20代の初体験の平均年齢は、18歳と言われています(『SAGAMI』)。一定年齢以上の人間が、合意の上で安全に気をつけて行う性行為を禁止するほうが不自然です。

しかし、どんなに気をつけていてもトラブルが起こることはあります。その時のセーフティーネットが緊急避妊薬なのです。

また、相手が好きだったから断れなかったけれど避妊してくれなかった、よくわからないまま強引に性行為に持ち込まれた、レイプなど、緊急避妊薬が必要になる状況はいろいろと考えられます。そしてそれは、すべて緊迫した状況です。

緊急避妊薬を求めている人たちの多くは、自分を守る権利とその方法を求めているだけです。いままさに怯えている女性の肩にそっと手を置いてあげてほしいと思います。

日本社会において、決定権を持っているのは主に男性です。女性の緊急避妊薬なんてどうでもいいことなのかもしれません。「所詮女の問題だ」と片付けることも出来ますし、そうやって後回しにされてきました。

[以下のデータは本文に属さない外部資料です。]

===== config.mk =====
export PLATFORM = sky130hd
export DESIGN_NAME = adder_arbiter
export DESIGN_NICKNAME = d
export VERILOG_FILES = /design/src/rtl/adder_arbiter.sv
export SDC_FILE = /design/constraint.sdc
export NUM_CORES = 1
export LEC_CHECK = 0
export ABC_AREA = 1
export BUFFER_PORTS_ARGS = -buffer_cell sky130_fd_sc_hd__buf_4
export CORE_AREA = 2 2 56 58
export DETAILED_ROUTE_END_ITERATION = 10
export DIE_AREA = 0 0 58 60
export PLACE_DENSITY = 0.79
export SLEW_MARGIN = 25
export SYNTH_ARGS = -nofsm -noshare
export SYNTH_HDL_FRONTEND = slang
export SYNTH_HIERARCHICAL = 1
export SYNTH_SLANG_ARGS = --single-unit

===== constraint.sdc =====
create_clock -name clk -period 5.3 [get_ports clk]
set_input_delay 0.53 -clock clk [delete_from_list [all_inputs] [get_ports clk]]
set_output_delay 0.53 -clock clk [all_outputs]
set_load 0.02 [all_outputs]

===== src/rtl/adder_arbiter.sv =====
// adder_arbiter: round-robin arbiter sharing one adder datapath between
// NUM_REQ valid/ready requesters, with a one-entry registered result stage.

// adder: plain DATA_WIDTH-bit ripple-style adder with carry in/out.
module adder #(
  parameter int DATA_WIDTH = 4
) (
  input  logic [DATA_WIDTH-1:0] a,
  input  logic [DATA_WIDTH-1:0] b,
  input  logic                  cin,
  output logic [DATA_WIDTH-1:0] sum,
  output logic                  cout
);

  // Full-width addition; the top bit of the widened sum is the carry-out.
  assign {cout, sum} = {1'b0, a} + {1'b0, b} + {{DATA_WIDTH{1'b0}}, cin};

endmodule
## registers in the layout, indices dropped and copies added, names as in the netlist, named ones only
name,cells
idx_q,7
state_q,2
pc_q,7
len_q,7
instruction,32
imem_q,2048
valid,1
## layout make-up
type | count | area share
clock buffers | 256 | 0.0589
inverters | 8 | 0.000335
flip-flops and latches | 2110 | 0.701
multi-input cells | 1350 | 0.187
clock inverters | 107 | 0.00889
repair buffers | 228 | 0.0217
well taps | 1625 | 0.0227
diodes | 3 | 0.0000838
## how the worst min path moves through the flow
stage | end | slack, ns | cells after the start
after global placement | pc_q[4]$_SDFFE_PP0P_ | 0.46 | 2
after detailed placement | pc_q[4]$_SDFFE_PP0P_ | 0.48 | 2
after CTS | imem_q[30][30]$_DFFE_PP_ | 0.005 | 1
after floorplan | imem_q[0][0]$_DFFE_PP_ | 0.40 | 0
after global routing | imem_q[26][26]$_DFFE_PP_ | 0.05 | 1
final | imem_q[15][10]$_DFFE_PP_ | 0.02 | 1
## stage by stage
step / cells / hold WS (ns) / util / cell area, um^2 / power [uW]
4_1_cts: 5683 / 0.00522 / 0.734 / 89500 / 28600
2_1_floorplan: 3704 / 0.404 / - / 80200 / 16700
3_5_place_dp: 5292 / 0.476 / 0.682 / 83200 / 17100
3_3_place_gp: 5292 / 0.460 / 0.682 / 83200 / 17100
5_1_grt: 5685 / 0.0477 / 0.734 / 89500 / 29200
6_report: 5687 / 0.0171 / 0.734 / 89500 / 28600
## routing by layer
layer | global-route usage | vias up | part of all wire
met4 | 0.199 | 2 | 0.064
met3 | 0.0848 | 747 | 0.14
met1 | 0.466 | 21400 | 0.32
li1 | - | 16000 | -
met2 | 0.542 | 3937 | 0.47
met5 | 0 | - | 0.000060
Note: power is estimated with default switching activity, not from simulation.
==> config.mk <==
export PLATFORM = sky130hd
export DESIGN_NAME = ethernet_mac_decap
export DESIGN_NICKNAME = d
export VERILOG_FILES = /design/src/rtl/ethernet_mac_decap.sv
export SDC_FILE = /design/constraint.sdc
export NUM_CORES = 1
export LEC_CHECK = 0
export ABC_AREA = 1
export BUFFER_PORTS_ARGS = -buffer_cell sky130_fd_sc_hd__buf_2
export CAP_MARGIN = 20
export CORE_AREA = 4 4 142 144
export CTS_BUF_LIST = sky130_fd_sc_hd__clkbuf_2 sky130_fd_sc_hd__clkbuf_4 sky130_fd_sc_hd__clkbuf_8
export CTS_CLUSTER_DIAMETER = 60
export DETAILED_ROUTE_END_ITERATION = 16
export DIE_AREA = 0 0 146 148
export GPL_ROUTABILITY_DRIVEN = 0
export GPL_TIMING_DRIVEN = 0
export PLACE_DENSITY = 0.5
export SYNTH_ARGS = -nofsm -noshare
export SYNTH_HDL_FRONTEND = slang
export SYNTH_SLANG_ARGS = --single-unit
export TNS_END_PERCENT = 20
==> constraint.sdc <==
create_clock -name clk -period 4.3 [get_ports clk]
set_input_delay 0.215 -clock clk [delete_from_list [all_inputs] [get_ports clk]]
set_output_delay 0.215 -clock clk [all_outputs]
set_load 0.03 [all_outputs]
==> src/rtl/ethernet_mac_decap.sv <==
// GMII receive decapsulation: strips preamble/SFD/FCS, checks CRC-32 and length, emits byte AXI-Stream.
// Define ETH_RX_STATS_EN to add saturating rx_good_count / rx_bad_count frame counters.
module ethernet_mac_decap #(
  parameter int MIN_PAYLOAD_LENGTH = 46,
  parameter int MAX_PAYLOAD_LENGTH = 1500
) (
  input  logic        clk,
  input  logic        reset,
  input  logic        clk_enable,
  input  logic [7:0]  gmii_rxd,
  input  logic        gmii_rxdv,
  input  logic        gmii_rxer,
  output logic [7:0]  tdata,
  output logic        tvalid,
  output logic        tlast,
  output logic        tuser
`ifdef ETH_RX_STATS_EN
  ,
  output logic [31:0] rx_good_count,
  output logic [31:0] rx_bad_count
`endif
);

  // state     | meaning
  // WAIT_IDLE | wait for rxdv low so we never lock on mid-frame
  // IDLE      | hunting for preamble or SFD
  // PREAMBLE  | inside a run of 0x55
  // DATA      | frame bytes; last four held back so the FCS never reaches tdata
  typedef enum logic [1:0] {WAIT_IDLE, IDLE, PREAMBLE, DATA} state_t;

  localparam int MIN_FRAME_LENGTH = MIN_PAYLOAD_LENGTH + 14;
  localparam int MAX_FRAME_LENGTH = MAX_PAYLOAD_LENGTH + 14;
  localparam int LW = $clog2(MAX_FRAME_LENGTH + 6);
  localparam logic [LW-1:0] LEN_SAT  = LW'(MAX_FRAME_LENGTH + 5);
  localparam logic [LW-1:0] LEN_MIN  = LW'(MIN_FRAME_LENGTH + 4);
  localparam logic [LW-1:0] LEN_MAX  = LW'(MAX_FRAME_LENGTH + 4);
  localparam logic [LW-1:0] LEN_DLY  = LW'(4);
  localparam logic [LW-1:0] LEN_HOLD = LW'(5);
  localparam logic [31:0]   CRC_RESIDUE = 32'hDEBB20E3;

  state_t          state;
  logic [LW-1:0]   len;
  logic [31:0]     crc;
  logic [3:0][7:0] dly;
  logic [7:0]      hold;
  logic            err;
  logic            frame_bad;
  logic            sfd_seen;
`ifdef ETH_RX_STATS_EN
  logic            runt_drop;
`endif

  function automatic logic [31:0] crc_byte(input logic [31:0] c, input logic [7:0] d);
    logic [31:0] r;
    r = c;
    for (int i = 0; i < 8; i++)
      r = (r[0] ^ d[i]) ? ((r >> 1) ^ 32'hEDB88320) : (r >> 1);
    return r;
  endfunction

  assign frame_bad = (crc != CRC_RESIDUE) | err | gmii_rxer | (len < LEN_MIN) | (len > LEN_MAX);
  assign sfd_seen  = (state == IDLE || state == PREAMBLE) && gmii_rxdv && (gmii_rxd == 8'hD5);

  always_ff @(posedge clk or negedge reset) begin
    if (!reset) begin
      state  <= WAIT_IDLE;
      len    <= '0;
      crc    <= '1;
      dly    <= '0;
      hold   <= '0;
      err    <= 1'b0;
      tdata  <= '0;
      tvalid <= 1'b0;
      tlast  <= 1'b0;
      tuser  <= 1'b0;
`ifdef ETH_RX_STATS_EN
      runt_drop <= 1'b0;
`endif
    end else begin
      tvalid <= 1'b0;
      tlast  <= 1'b0;
      tuser  <= 1'b0;
`ifdef ETH_RX_STATS_EN
      runt_drop <= 1'b0;
`endif
      if (clk_enable) begin
        if (sfd_seen) begin
          state <= DATA;
          crc   <= '1;
          len   <= '0;
          err   <= 1'b0;
          hold  <= '0;
        end else begin
          case (state)
            WAIT_IDLE: if (!gmii_rxdv) state <= IDLE;
            IDLE:      if (gmii_rxdv) state <= (gmii_rxd == 8'h55) ? PREAMBLE : WAIT_IDLE;
            PREAMBLE: begin
              if (!gmii_rxdv)              state <= IDLE;
              else if (gmii_rxd != 8'h55)  state <= WAIT_IDLE;
            end
            DATA: begin
              if (gmii_rxdv) begin
                err <= err | gmii_rxer;
                crc <= crc_byte(crc, gmii_rxd);
                dly <= {dly[2:0], gmii_rxd};
                if (len == LEN_SAT - LW'(1)) begin
                  // oversize: close the frame as bad and ignore the rest of the burst
                  len    <= LEN_SAT;
                  tdata  <= hold;
                  tvalid <= 1'b1;
                  tlast  <= 1'b1;
                  tuser  <= 1'b1;
                  state  <= WAIT_IDLE;
                end else begin
                  len <= len + LW'(1);
                  if (len >= LEN_DLY) hold <= dly[3];
                  if (len >= LEN_HOLD) begin
                    tdata  <= hold;
                    tvalid <= 1'b1;
                  end
                end
              end else begin
                state <= IDLE;
                if (len >= LEN_HOLD) begin
                  tdata  <= hold;
                  tvalid <= 1'b1;
                  tlast  <= 1'b1;
                  tuser  <= frame_bad;
                end
`ifdef ETH_RX_STATS_EN
                else runt_drop <= 1'b1;
`endif
              end
            end
            default: state <= WAIT_IDLE;
          endcase
        end
      end
    end
  end

`ifdef ETH_RX_STATS_EN
  always_ff @(posedge clk or negedge reset) begin
    if (!reset) begin
      rx_good_count <= '0;
      rx_bad_count  <= '0;
    end else begin
      if (tvalid && tlast && !tuser && rx_good_count != '1)
        rx_good_count <= rx_good_count + 32'd1;
      if (((tvalid && tlast && tuser) || runt_drop) && rx_bad_count != '1)
        rx_bad_count <= rx_bad_count + 32'd1;
    end
  end
`endif

endmodule

# Yosys cells after proc, flatten, opt, wreduce, memory -nomap -nowiden
# Index checks and enable logic that the tools add are counted.
# totals
in_bits	13
wordCells	116
ff_bits	97
# classes
add_sub_neg	1
n_mux	51
bitwise	22
eq_ne	13
n_reduce_logical	12
magnitude_cmp	4
# ops
operator	count
$mux 32	11
$not 13->14	8
$mux 8	8
$mux 11	4
$ne 32x32->1 const B	1
$ge 11x3->1 const B	2
$mux 1	19
$mux 2	8
$add 11x1->11 const B	1
$eq 11x11->1 const B	1
$gt 11x11->1 const B	1
$lt 11x7->1 const B	1
$reduce_and 5->1	2
$eq 8x7->1 const B	1
$eq 8x8->1 const B	1
$ne 8x7->1 const B	1
$pmux 2 s4	1
$xor 1x1->1	8
$ne 3x3->1 const B	2
$reduce_and 3->1	2
$reduce_bool 2->1	3
$or 1x1->1	5
$eq 2x2->1 const B	2
$ne 4x3->1 const B	1
8 further kinds	9

# Depth between registers and ports, before layout
# Gate-level depths: netlist (run 1).
# logic_depth
word_depth	19
mapped_depth	13

# Least setup slack after synthesis (run 1)
# No wires, ideal clock.
# synth_timing
path_type	register to register
from	register state[1]
to	register dly[10] (netlist name)
path_stages_with_launch	12
setup_slack_ps	2593
required_time_ps	4184
period_less_slack_ps	1707
arrival_ps	1591
cell_sequence	dfrtp_1 -> inv_1 -> ha_1 -> nand4_1 -> nand3b_4 -> nand2_2 -> nor2_4 -> inv_2 -> buf_4 -> buf_6 -> nand2_1 -> nand2_1
# synth_between
elab_chain_cells	6
# synth_lines
element	line_no	rtl
start: declaration	41	state_t state;
start signal: assignment	96	IDLE: if (gmii_rxdv) state <= (gmii_rxd == 8'h55) ? PREAMBLE : WAIT_IDLE;
$eq 2x1->1 or $eq 2x2->1 (tied branches)	62	assign sfd_seen = (state == IDLE || state == PREAMBLE) && gmii_rxdv && (gmii_rxd == 8'hD5);
$logic_or 1x1->1	62	
$logic_and 1x1->1 (2 in a row)	62	
$not 1->1 (no line)	--	
$reduce_and 4->1 (no line) (*)	--	
end signal: assignment	105	dly <= {dly[2:0], gmii_rxd};
end: declaration	44	logic [3:0][7:0] dly;
# Mark *: on every way between the ends. The rest lies on a longest branch, timed or not.
# A chain may end at the register's enable or synchronous reset.

# Worst setup path after layout (run 1)
# layout_timing
from	register state[1]
to	register crc[24]
# layout_between
elab_chain_cells	6
# layout_lines
element	line_no	rtl
$eq 2x1->1 or $eq 2x2->1 (tied branches)	62	
$logic_or 1x1->1	62	
$logic_and 1x1->1 (2 in a row)	62	
$reduce_bool 2->1 (no line)	--	
$reduce_and 3->1 (no line)	--	
end signal: assignment	104	crc <= crc_byte(crc, gmii_rxd);
end: declaration	43	logic [31:0] crc;
# Several ways; a longest one is shown, not always the timed one.

==> impl_metrics.py, run 1 <==
metrics = {
    "outcome": {
        "status": "finished, final reports clean",
    },
    "floorplanning": {
        "ios": 24,
        "coreArea_um2": 18700,
        "fp-row-count": 50,
        "chipWidth_um": 146,
        "start_util_pct": 29.9,
        "die-area_um2": 21600,
        "die_h_um": 148,
    },
    "worst_hold_path": {
        "hold_start": "gmii_rxd[6]",
        "worstHoldPathCells": 3,
        "hold_path.class": "in -> reg",
        "hold_end": "dly[6]",
    },
    "synthesis": {
        "syn_area_um2": 5590,
        "ys_ff_latch": 97,
        "synthArstFlopShare_pct": 100,
        "synthTopCellsByCount": "301 x nand2_1, 82 x inv_1, 65 x dfrtp_1",
        "synth_area_leaders": "dfrtp_1 29%, nand2_1 20%, dfstp_2 15%",
        "synth_most_common_cell": "nand2_1",
        "synth_seq_area_share_pct": 44.1,
        "synth-edff-count": 0,
        "yosysTopAreaCell": "dfrtp_1",
        "synth.distinct_cells": 33,
        "synth_top_area_share_pct": 29.1,
        "syn-num-nets": 765,
        "syn_avg_cell_area_um2": 7.50,
        "yosysWarnings": 0,
        "syn_inst": 746,
        "ys.flop_type": "dfrtp_1",
    },
    "setup_path": {
        "reg2reg_from": "state[1]",
        "r2r.worst_path.cells": 9,
        "worstSetupPathType": "reg -> reg",
        "crit_required_ps": 4630,
        "slowest_delay_ps": 460,
        "path_buf_inv": 2,
        "worstPathArrival_ps": 2460,
        "end_kind": "flip-flop",
        "path_cells": "inv_1 > ha_1 > nand4_1 > nand3b_4 > inv_1 > nor2_1 > nand3_1 > nand3_1 > nand2_1",
        "r2r_end": "crc[24]",
        "cp_max_fo": 6,
        "slowest_stage": "dfrtp_1",
        "cp_top_family": "simple AND/OR/NAND/NOR gates",
        "start_kind": "flip-flop",
        "r2r_slack_ps": 2170,
    },
    "cts": {
        "cts.sinks": 97,
        "cts_setup_buffers": 0,
        "cts_inserted_buffers": 9,
        "htree_levels": 3,
        "cts_tree": "built",
        "cts_max_path_buffers": 2,
        "clk_pin_slew_ps": 110,
        "insertion_delay_ps": 390,
        "cts-root-buf": "clkbuf_8",
    },
    "pwr": {
        "p_leak_nw": 3.38,
        "finalPower_mw": 1.96,
        "power_density_nw_per_um2": 314,
        "vdd_drop_max_v": 0.000137,
    },
    "route": {
        "via_per_inst": 4.59,
        "drc": 0,
        "first_pass_iters": 5,
        "vias": 4673,
        "drtIter0Drc": 247,
        "routedWlPerCell_um": 15.0,
        "antenna_left": 0,
        "drt_wl_total_um": 15300,
    },
    "global_routing": {
        "grt_pass1_wl_um": 24900,
        "grt_max_degree": 50,
        "grt_overflow": 0,
        "antenna_found_initial": 0,
        "grt_pass1_vias": 4604,
        "track_usage_pct": 14.7,
    },
    "finish": {
        "syn2layout_area_growth_pct": 11.5,
        "drive_gt1_share_pct": 15.8,
        "n_antenna_cell": 0,
        "nets": 799,
        "fin_cells": 1019,
        "fin_util_pct": 33.3,
    },
    "sta": {
        "setup_viol_count_final": 0,
        "slew_headroom_pct": 54.6,
        "finalHoldViolCount": 0,
        "worst_pin_slew_ps": 681,
        "maxSlewViolCount": 0,
        "worst_slack_ps": 2170,
        "fin_crit_ps": 2130,
        "fin_crit_sh_pct": 49.6,
        "clock_skew_ps": 13.9,
        "fmax_mhz": 469,
        "rsz0062_at_grt": "false",
        "finalSetupTns_ps": 0,
    },
    "job": {
        "max_cap_viol_count": 0,
    },
    "placement": {
        "dp_hpwl_um": 11200,
        "io_buffers": 21,
        "dp_cells": 1002,
        "dp_slack_ps": 2180,
    },
}
## cell usage in the layout, fill, tap and decap left out, types with 2 or more instances in the layout
| cell type | Yosys | final |
|---|---|---|
| o21ai_0 | 38 | 38 |
| dfrtp_1 | 65 | 65 |
| clkbuf_8 | 0 | 9 |
| o211ai_1 | 3 | 3 |
| buf_6 | 3 | 3 |
| nand3_1 | 55 | 55 |
| xor2_1 | 34 | 34 |
| inv_1 | 82 | 82 |
| nor3_1 | 7 | 7 |
| buf_2 | 8 | 28 |
| a22oi_2 | 8 | 8 |
| nand4_1 | 11 | 11 |
| inv_2 | 5 | 5 |
| a21oi_1 | 7 | 7 |
| nand2_2 | 13 | 13 |
| buf_4 | 7 | 8 |
| o22ai_1 | 6 | 6 |
| ha_1 | 6 | 6 |
| nor2_4 | 2 | 2 |
| o21ai_1 | 4 | 4 |
| nor2_1 | 32 | 32 |
| nand2_1 | 301 | 301 |
| xnor2_1 | 6 | 6 |
| nor2_2 | 2 | 2 |
| dfstp_2 | 32 | 32 |
| inv_8 | 0 | 4 |
| clkinv_4 | 0 | 2 |
## timing repair
action,4_1_cts,5_1_grt
gates resized for setup,0,0
endpoints found under the hold margin,30,0
hold buffers,1,0
endpoints found under the setup margin,0,0
## through the flow
stage / hold WS, ps / cell area [µm²]
2_1_floorplan: -80.6 / 5590
3_3_place_gp: 453 / 5990
3_5_place_dp: 311 / 6020
4_1_cts: 119 / 6230
5_1_grt: 129 / 6230
6_report: 130 / 6230
## worst min-delay path: cells and delay by family
family,cells,cell delay (ps)
AND/OR/NAND/NOR,2,120
buffers and inverters,1,160
## where the power goes
group	switching [mW]	internal [mW]	leakage (nW)
clock	0.391	0.234	0.104
sequential	0.0293	0.952	1.14
combinational	0.233	0.119	2.14
total	0.654	1.30	3.38
## layout make-up
cell class / count / area (µm²)
buffer: 18 / 126
clock inverter: 7 / 78.8
sequential: 97 / 2470
clock buffer: 9 / 124
multi-input combinational: 543 / 2670
inverter: 88 / 333
tap: 234 / 293
timing repair buffer: 23 / 145
fill: 2064 / 12500
## logic make-up (layout without fill, tap and decap cells)
| family | Yosys count | count (layout) | synth area share (%) |
|---|---|---|---|
| AND/OR/NAND/NOR | 428 | 428 | 32.2 |
| AO/OA/AOI/OAI | 69 | 69 | 7.90 |
| XOR/XNOR | 40 | 40 | 6.27 |
| buffers and inverters | 106 | 145 | 8.21 |
| flip-flops | 97 | 97 | 44.1 |
| adder cells (fa/ha/maj) | 6 | 6 | 1.34 |
## worst max path at each step
stage                         from       to  depth (start not counted)
after floorplan           state[1]  dly[10]                         11
after global placement       reset   dly[1]                          1
after detailed placement  state[0]  crc[24]                          9
after CTS                 state[1]  crc[24]                          8
after global routing      state[1]  crc[12]                          8
final                     state[1]  crc[24]                          9
## registers in the layout, summed over array words and instances, names as in the netlist
signal	cells
err	1
hold	8
dly	32
tuser	1
tvalid	1
tdata	8
state	2
crc	32
tlast	1
len	11
## layer usage
layer  GRT usage, %  up-vias  share of wire, %
met4           6.11        0               3.2
met1           18.8     2130                47
met3           3.19       35               4.3
li1               -     2413                 -
met5              0        -                 0
met2           24.2       95                46
(Power assumes the default switching activity.)
==> run 2, diff against run 1 <==
==> constraint.sdc (replaced) <==
create_clock -name clk -period 2 [get_ports clk]
set_input_delay 0.1 -clock clk [delete_from_list [all_inputs] [get_ports clk]]
set_output_delay 0.1 -clock clk [all_outputs]
set_load 0.03 [all_outputs]
==> run 2 against run 1 <==
  * Hold slack got worse by 120 ps
  * Register-to-register slack got worse by 2100 ps
  * Sequential power increased by 110%
  * Via count is 0.90% higher
  * Routed wire length grew 0.87%
  * Sequential cell count stayed put
  * Clock power up 120%
  * Worst setup slack lost 2100 ps
  * Largest cell class unchanged
==> impl_metrics.py, run 2 (same netlist as run 1, synthesis figures left out) <==
metrics = {
    "cts": {
        "cts_tree": "built",
        "cts-root-buf": "clkbuf_8",
        "insertion_delay_ps": 400,
        "htree_levels": 3,
        "cts.sinks": 97,
        "cts_inserted_buffers": 9,
        "cts_max_path_buffers": 2,
        "clk_pin_slew_ps": 110,
    },
    "sta": {
        "maxSlewViolCount": 0,
        "slew_headroom_pct": 54.8,
        "rsz0062_at_grt": "true",
        "worst_pin_slew_ps": 677,
        "fin_crit_sh_pct": 95.0,
        "setup_viol_count_final": 0,
        "worst_slack_ps": 100,
        "clock_skew_ps": 15.8,
        "fin_crit_ps": 1900,
        "fmax_mhz": 526,
        "finalHoldViolCount": 0,
    },
    "floorplanning": {
        "coreArea_um2": 18700,
        "ios": 24,
        "fp-row-count": 50,
        "die-area_um2": 21600,
        "die_h_um": 148,
        "chipWidth_um": 146,
        "start_util_pct": 29.9,
    },
    "setup_path": {
        "cpMostUsedCell": "nand3_1",
        "path_cells": "inv_1 > ha_1 > nand4_1 > nand3b_4 > clkinvlp_4 > buf_4 > nor2_4 > nand3_1 > nand3_1 > nand2_1",
        "start_kind": "flip-flop",
        "cp_max_fo": 5,
        "slowest_stage": "dfrtp_1",
        "crit_required_ps": 2330,
        "worstPathArrival_ps": 2230,
        "slowest_delay_ps": 370,
        "worstSetupPathType": "reg -> reg",
        "end_kind": "flip-flop",
    },
    "finish": {
        "final-seq-area_um2": 2470,
        "drive_gt1_share_pct": 17.4,
        "nets": 808,
        "reg.largest.list": "crc: 32 flops, dly: 32 flops, len: 11 flops",
        "syn2layout_area_growth_pct": 14.0,
        "fill_cells": 2049,
        "n_antenna_cell": 0,
        "layout_common_cells": "299 x nand2_1, 81 x inv_1, 65 x dfrtp_1",
        "multi_input_area_um2": 2720,
        "fin_cells": 1028,
        "final_common_cell": "nand2_1",
    },
    "route": {
        "drc": 0,
        "antenna_left": 0,
        "drt_wl_total_um": 15400,
        "drtIter0Drc": 307,
        "first_pass_iters": 5,
        "via_per_inst": 4.59,
        "vias": 4715,
        "routedWlPerCell_um": 15.0,
    },
    "global_routing": {
        "track_usage_pct": 14.7,
        "grt_max_degree": 50,
        "grt_pass1_wl_um": 25000,
        "antenna_found_initial": 0,
        "grt_pass1_vias": 4623,
        "grt_overflow": 0,
    },
    "pwr": {
        "vdd_drop_max_v": 0.000308,
        "power_density_nw_per_um2": 666,
        "p_leak_nw": 3.43,
    },
    "placement": {
        "dp_hpwl_um": 11200,
        "dp_slack_ps": -124,
        "dp_cells": 1002,
        "io_buffers": 21,
    },
    "outcome": {
        "status": "finished, final reports clean",
    },
    "job": {
        "max_cap_viol_count": 0,
    },
    "worst_hold_path": {
        "hold_path.class": "in -> reg",
    },
}
## run 2: critical path: cells and delay by family, from the launching register on
kind	cells	cell delay, ps
and+or+nand+nor	6	780
DFF	1	370
buffers and inverters	3	360
adders and majority gates	1	310
## run 2: cell type report
class	count	share of cell area, %
repair buffers	32	3.34
inverters	88	5.32
clock inverters	7	1.24
flip-flops and latches	97	38.7
well taps	234	4.59
plain buffers	18	2.20
clock buffers	9	1.94
multi-input cells	543	42.6
## run 2: repair_timing
action,4_1_cts,5_1_grt
hold buffers,1,0
endpoints found under the setup margin,42,42
setup buffers,4,5
hold endpoints to repair,30,0
pin swaps,1,3
resized for setup,3,15
## run 2: path summary, 6_finish.rpt
path | startpoint | end | slack [ps] | cells past startpoint
worst max-delay path | state[0] | crc[24] | 100 | 10
worst min-delay path | gmii_rxd[6] | dly[6] | 10 | 3
worst max register to register | state[0] | crc[24] | 100 | 10
worst min register to register | dly[12] | dly[20] | 480 | 2
max in group asynchronous | reset | crc[5] | 970 | 3
min in group asynchronous | reset | len[3] | 280 | 2
## run 2: metal layers
layer	part of all wire [%]	vias to the layer above	track usage (%)
li1	-	2426	-
met4	3.4	0	6.11
met2	46	79	24.2
met3	4.0	35	3.19
met1	46	2175	18.9
met5	0	-	0
## run 2: power by group
part | internal [mW] | total [mW] | switching, mW
Sequential | 2.05 | 2.10 | 0.0566
Combinational | 0.275 | 0.792 | 0.517
Clock | 0.502 | 1.35 | 0.845
Total | 2.82 | 4.24 | 1.42
## run 2: metrics by stage
stage / area, µm² / setup TNS (ps) / total power [mW] / util (%) / hold slack [ps]
finish: 6370 / 0 / 4.24 / 34.1 / 13.5
global route: 6370 / -63.8 / 4.51 / 34.1 / 13.7
CTS: 6270 / 0 / 4.30 / 33.5 / 3.52
detailed placement: 6020 / -1110 / 2.90 / 32.2 / 196
global placement: 5990 / -22970 / 2.89 / 32.0 / 439
floorplan: 5590 / 0 / 2.68 / - / -196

でも私たちは今、声を上げています。自分の身を守る手段が欲しいと訴えています。どうか聞いてください。対処すべきリスクの順番を間違えないでください。今この瞬間、望まない妊娠への不安で立ち尽くしている女性がいることに目を向けてください。

私は、何よりも彼が私と一緒に自分事として避妊のことを考えてくれたこと、そして薬局の方も病院の方も当然のように私を守ることを一番に考えてくれていたことを忘れません。

近い将来、私たちが自分の身を守る手段を増やすことを保証してもらえるように祈っています。